Bolshiness at Barcelona

Barcelona might still be the team to beat in La Liga, but this hasn’t been a happy campaign for the Catalan club. The side have already lost one manager this season, with Ernesto Valverde getting the boot after a Spanish Supercup defeat to Atletico Madrid back in January.

New boss Quique Setien saw his side defeated by Real Madrid before the enforced break, and there’s a feeling that Barca have been far from their best for most of the season. But for all that, they still lead La Liga; alas, problems off the pitch are far more concerning.

Lionel Messi was so unhappy with the club’s management earlier this season that he openly criticised them. After sporting director Eric Abidal claimed that players had not been trying under Valverde, Messi posted a pointed message on Instagram, essentially suggesting Eric needed to wind his neck in.

Abidal remains in his position at Barca, despite Messi’s angry words; but in April, six board members resigned, calling for presidential elections at the club in their collective resignation letter. Whatever Barca’s league position, it seems there aren’t many happy campers at the Camp Nou right now…

The Real deal?

With Zinedine Zidane having rejoined the club towards the end of last season, were the good times coming back to the Bernabeu? The previous season hardly ended auspiciously, with three defeats in four games for Zizou.

The manager has been unable to sell Gareth Bale, despite a clear desire to be rid of the Welshman; last summer a deal appeared to have been struck with Chinese side Jiangsu Suning, only for Real president Florentino Perez to have scuppered the deal at the 11th hour.

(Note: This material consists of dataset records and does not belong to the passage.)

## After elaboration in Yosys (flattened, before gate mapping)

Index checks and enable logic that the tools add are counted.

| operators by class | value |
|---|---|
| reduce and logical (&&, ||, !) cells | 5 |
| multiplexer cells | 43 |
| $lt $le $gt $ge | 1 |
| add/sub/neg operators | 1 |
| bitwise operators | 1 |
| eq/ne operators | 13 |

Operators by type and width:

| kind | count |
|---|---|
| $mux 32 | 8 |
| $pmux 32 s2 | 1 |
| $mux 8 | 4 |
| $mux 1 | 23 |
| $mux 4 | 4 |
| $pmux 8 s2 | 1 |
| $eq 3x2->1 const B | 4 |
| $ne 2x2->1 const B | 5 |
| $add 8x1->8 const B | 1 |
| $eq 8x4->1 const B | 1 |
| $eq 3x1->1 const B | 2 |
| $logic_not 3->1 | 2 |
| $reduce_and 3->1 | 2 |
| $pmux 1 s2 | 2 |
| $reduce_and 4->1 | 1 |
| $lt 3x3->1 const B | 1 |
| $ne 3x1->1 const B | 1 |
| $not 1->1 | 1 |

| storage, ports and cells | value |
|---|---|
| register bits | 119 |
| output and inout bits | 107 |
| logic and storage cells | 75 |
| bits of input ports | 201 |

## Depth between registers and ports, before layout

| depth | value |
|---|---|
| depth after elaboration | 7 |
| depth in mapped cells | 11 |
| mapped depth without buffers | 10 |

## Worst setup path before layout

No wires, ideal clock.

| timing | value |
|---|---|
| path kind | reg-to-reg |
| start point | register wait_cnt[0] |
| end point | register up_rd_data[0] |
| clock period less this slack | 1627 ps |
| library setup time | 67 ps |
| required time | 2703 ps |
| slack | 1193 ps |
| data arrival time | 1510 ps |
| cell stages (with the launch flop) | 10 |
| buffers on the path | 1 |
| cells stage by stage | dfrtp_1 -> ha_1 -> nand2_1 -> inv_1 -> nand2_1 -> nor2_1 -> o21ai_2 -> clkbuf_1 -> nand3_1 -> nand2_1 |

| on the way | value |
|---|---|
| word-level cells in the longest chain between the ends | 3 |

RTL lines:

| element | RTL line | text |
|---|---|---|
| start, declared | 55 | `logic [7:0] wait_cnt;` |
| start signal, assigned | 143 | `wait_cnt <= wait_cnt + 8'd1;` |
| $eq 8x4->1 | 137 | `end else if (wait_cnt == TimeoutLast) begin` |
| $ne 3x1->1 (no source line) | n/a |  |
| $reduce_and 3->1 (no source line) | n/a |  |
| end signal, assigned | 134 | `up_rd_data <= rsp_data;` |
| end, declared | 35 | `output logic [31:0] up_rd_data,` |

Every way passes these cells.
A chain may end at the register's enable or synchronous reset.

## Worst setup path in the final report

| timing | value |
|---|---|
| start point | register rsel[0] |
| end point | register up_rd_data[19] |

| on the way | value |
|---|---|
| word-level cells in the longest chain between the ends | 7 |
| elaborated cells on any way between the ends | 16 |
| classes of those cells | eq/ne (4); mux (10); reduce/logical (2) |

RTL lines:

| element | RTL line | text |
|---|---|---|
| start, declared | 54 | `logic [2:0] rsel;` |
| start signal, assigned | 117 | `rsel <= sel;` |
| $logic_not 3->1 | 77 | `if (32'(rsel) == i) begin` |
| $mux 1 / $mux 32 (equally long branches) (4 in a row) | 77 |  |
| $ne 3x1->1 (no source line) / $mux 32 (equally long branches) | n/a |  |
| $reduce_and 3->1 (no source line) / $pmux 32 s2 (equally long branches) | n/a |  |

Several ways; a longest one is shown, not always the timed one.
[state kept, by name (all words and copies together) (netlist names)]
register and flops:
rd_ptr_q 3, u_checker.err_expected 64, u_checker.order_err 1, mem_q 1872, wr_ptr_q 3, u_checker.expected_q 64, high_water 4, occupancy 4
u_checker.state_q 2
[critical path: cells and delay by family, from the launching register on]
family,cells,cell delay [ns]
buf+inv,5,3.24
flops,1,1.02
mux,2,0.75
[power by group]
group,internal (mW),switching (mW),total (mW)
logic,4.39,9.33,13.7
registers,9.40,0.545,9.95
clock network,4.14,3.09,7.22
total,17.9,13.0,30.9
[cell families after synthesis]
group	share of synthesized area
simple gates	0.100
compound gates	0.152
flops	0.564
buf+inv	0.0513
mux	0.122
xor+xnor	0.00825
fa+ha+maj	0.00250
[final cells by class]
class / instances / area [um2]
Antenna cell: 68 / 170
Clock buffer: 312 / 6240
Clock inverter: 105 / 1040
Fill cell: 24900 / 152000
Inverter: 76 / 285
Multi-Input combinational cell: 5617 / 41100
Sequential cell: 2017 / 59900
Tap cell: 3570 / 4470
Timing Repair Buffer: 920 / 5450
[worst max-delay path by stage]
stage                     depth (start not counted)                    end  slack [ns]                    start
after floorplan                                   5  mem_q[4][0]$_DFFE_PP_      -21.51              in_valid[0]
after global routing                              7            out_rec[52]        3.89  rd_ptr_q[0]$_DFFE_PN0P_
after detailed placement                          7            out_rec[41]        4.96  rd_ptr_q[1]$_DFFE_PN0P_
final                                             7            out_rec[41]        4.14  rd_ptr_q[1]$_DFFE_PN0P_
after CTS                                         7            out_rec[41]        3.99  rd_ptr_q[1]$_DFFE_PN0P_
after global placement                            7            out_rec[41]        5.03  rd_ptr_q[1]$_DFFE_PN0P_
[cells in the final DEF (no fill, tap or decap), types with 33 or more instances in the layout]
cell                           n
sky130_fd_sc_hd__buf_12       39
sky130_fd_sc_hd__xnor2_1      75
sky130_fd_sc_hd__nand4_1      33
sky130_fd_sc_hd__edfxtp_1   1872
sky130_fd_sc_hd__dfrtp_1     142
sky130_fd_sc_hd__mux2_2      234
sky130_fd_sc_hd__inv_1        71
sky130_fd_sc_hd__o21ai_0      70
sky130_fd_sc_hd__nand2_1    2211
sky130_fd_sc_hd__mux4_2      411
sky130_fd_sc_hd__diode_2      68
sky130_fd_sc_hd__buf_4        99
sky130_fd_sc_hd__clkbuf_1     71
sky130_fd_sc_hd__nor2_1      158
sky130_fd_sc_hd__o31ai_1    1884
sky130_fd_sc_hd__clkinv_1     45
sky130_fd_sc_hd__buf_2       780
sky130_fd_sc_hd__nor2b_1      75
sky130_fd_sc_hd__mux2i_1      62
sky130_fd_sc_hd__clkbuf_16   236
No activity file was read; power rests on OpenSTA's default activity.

Bale has figured only fitfully for Madrid this season, scoring just twice (in the same game, back in September) in 14 league games for the Spanish giants. Perhaps it’s no coincidence that Madrid have been curiously toothless at times this season, failing to score against Atletico, Barcelona, Atletico Bilbao and even Levante and Mallorca – with the two latter clubs each beating Real this season.

Yet despite what’s hardly been a vintage campaign, Real did defeat Barca 2-0 in their penultimate game before the recent enforced break. They remain in touching distance of their bitter rivals, trailing Barca by two points in the league. And Karim Benzema has been useful for Real, scoring 14 goals in the league so far – even if he’s scored just twice in 2020. The Frenchman needs to rediscover his early season form…

All about Atletico

Diego Simeone might still be dressing like a hitman (check out feel-good assassination flick Grosse Pointe Blank to see where the coach got the idea for his black shirt, black tie ensemble), but Atletico Madrid have lost some of their cold-blooded ruthlessness this season.

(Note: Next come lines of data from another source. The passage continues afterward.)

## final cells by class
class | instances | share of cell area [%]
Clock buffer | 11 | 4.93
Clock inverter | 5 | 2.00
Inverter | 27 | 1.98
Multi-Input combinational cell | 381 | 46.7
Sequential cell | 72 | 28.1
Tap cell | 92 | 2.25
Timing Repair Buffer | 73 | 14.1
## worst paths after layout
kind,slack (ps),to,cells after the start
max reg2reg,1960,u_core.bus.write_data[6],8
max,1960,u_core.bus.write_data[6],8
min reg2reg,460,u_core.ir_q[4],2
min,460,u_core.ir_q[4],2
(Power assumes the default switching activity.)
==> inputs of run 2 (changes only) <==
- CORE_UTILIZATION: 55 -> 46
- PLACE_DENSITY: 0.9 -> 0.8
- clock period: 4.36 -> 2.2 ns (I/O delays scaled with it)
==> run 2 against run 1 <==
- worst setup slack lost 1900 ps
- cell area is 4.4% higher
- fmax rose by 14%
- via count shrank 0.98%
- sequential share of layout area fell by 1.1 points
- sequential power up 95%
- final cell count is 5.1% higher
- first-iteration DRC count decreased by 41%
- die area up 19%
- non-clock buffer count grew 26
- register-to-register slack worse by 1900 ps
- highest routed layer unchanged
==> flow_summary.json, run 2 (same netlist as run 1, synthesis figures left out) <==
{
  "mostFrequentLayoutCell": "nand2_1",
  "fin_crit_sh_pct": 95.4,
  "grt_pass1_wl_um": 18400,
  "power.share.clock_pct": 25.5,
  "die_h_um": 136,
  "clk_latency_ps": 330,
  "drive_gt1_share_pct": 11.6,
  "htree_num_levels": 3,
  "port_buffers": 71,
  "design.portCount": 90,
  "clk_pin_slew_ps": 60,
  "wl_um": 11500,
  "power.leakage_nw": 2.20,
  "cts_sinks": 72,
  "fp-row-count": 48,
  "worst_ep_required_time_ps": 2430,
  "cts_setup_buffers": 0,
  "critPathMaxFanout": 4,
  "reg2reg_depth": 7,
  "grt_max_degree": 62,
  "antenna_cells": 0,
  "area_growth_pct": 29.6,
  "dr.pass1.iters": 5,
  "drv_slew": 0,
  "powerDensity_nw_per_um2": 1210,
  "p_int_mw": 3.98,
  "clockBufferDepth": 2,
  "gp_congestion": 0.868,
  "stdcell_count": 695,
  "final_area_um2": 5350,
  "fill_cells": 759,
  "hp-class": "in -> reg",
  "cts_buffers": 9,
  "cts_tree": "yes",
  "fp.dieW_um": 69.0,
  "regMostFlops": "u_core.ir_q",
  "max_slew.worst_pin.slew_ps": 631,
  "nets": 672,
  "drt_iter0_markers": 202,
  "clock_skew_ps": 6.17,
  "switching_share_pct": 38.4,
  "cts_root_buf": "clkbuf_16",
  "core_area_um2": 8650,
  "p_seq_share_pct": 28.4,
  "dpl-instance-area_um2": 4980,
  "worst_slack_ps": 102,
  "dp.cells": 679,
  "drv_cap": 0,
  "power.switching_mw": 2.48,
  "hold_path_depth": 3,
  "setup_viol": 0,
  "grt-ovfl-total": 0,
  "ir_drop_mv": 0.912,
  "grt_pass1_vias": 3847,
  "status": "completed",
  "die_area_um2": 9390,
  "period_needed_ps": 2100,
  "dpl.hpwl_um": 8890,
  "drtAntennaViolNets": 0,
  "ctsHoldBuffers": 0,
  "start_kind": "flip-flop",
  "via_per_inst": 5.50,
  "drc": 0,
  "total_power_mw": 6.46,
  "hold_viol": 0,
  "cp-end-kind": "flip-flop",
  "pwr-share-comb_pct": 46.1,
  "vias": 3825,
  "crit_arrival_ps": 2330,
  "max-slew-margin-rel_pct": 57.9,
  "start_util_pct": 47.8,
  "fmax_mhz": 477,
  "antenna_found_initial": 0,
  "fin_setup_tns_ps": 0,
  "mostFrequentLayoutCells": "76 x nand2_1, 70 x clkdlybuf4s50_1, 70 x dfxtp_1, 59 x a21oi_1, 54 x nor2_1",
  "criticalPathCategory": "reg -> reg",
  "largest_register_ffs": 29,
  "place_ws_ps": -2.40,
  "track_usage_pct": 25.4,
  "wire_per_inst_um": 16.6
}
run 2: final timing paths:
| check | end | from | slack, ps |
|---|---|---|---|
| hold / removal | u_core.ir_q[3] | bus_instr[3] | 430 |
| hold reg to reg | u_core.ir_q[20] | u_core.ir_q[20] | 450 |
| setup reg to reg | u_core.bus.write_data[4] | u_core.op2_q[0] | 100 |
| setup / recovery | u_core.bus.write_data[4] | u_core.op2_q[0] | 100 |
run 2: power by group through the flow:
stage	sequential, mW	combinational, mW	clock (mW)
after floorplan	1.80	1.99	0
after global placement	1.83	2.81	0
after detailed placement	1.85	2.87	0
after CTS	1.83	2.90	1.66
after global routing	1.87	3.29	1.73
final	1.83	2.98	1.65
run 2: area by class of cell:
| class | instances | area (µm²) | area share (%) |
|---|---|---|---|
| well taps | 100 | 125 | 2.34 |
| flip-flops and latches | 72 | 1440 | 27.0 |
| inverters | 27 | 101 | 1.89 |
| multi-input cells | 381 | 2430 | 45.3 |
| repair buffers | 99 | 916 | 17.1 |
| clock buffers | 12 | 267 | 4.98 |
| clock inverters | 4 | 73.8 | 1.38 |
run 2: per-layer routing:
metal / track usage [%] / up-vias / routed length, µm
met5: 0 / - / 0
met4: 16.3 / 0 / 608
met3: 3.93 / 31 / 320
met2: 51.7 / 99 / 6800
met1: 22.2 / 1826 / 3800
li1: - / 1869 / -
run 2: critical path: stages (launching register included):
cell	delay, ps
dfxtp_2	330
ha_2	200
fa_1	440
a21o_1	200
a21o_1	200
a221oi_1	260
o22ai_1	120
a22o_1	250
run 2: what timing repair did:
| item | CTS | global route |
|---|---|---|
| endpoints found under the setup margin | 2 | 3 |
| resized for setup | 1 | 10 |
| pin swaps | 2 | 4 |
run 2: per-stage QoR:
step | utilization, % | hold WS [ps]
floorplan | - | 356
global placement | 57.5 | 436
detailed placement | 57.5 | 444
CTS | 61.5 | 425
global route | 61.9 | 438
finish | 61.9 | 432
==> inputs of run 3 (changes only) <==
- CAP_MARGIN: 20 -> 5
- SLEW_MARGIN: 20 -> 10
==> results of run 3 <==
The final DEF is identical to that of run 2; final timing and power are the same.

Atletico are a near-unthinkable sixth in the league table, drawing 12 times in La Liga and proving surprisingly poor at keeping clean sheets, given the meanness of Atletico’s defence is kind of what the club are notorious for.

They can still perform at the highest level at times – see their Champions League encounters with Liverpool – yet domestically, it’s not been great for Madrid’s ‘other’ team.

For all that, Atletico have only lost four times this season. Three of their last four games before the break were draws; will they be able to find victory against Athletic Bilbao on Sunday? With club president Enrique Cerezo talking up his team’s hopes of winning the Champions League this summer, it would be good to see the side put in a convincing performance this weekend.

The redemption of Julen Lopetegui

You may remember Lopetegui as the hapless, headline-making coach who was removed from his role as manager of Spain just days before the start of the World Cup in Russia, after Real Madrid revealed he had agreed to become the club’s next manager.

If Lopetegui’s path to Madrid was inauspicious, his brief stint with the side was plain disastrous, the coach losing four of his last five league matches before he was sacked in October 2018.

Yet Lopetegui has moved on from that low point this season; taking charge of Sevilla in June of 2019, the 53-year-old has been quietly impressive with Los Palanganas, with the club third in the league table behind Barcelona and Real Madrid.

With a home match against Barca pencilled in for later this month, maybe Jules can do more for Real as the coach of Sevilla than he ever managed while he was in charge at the Bernabeu.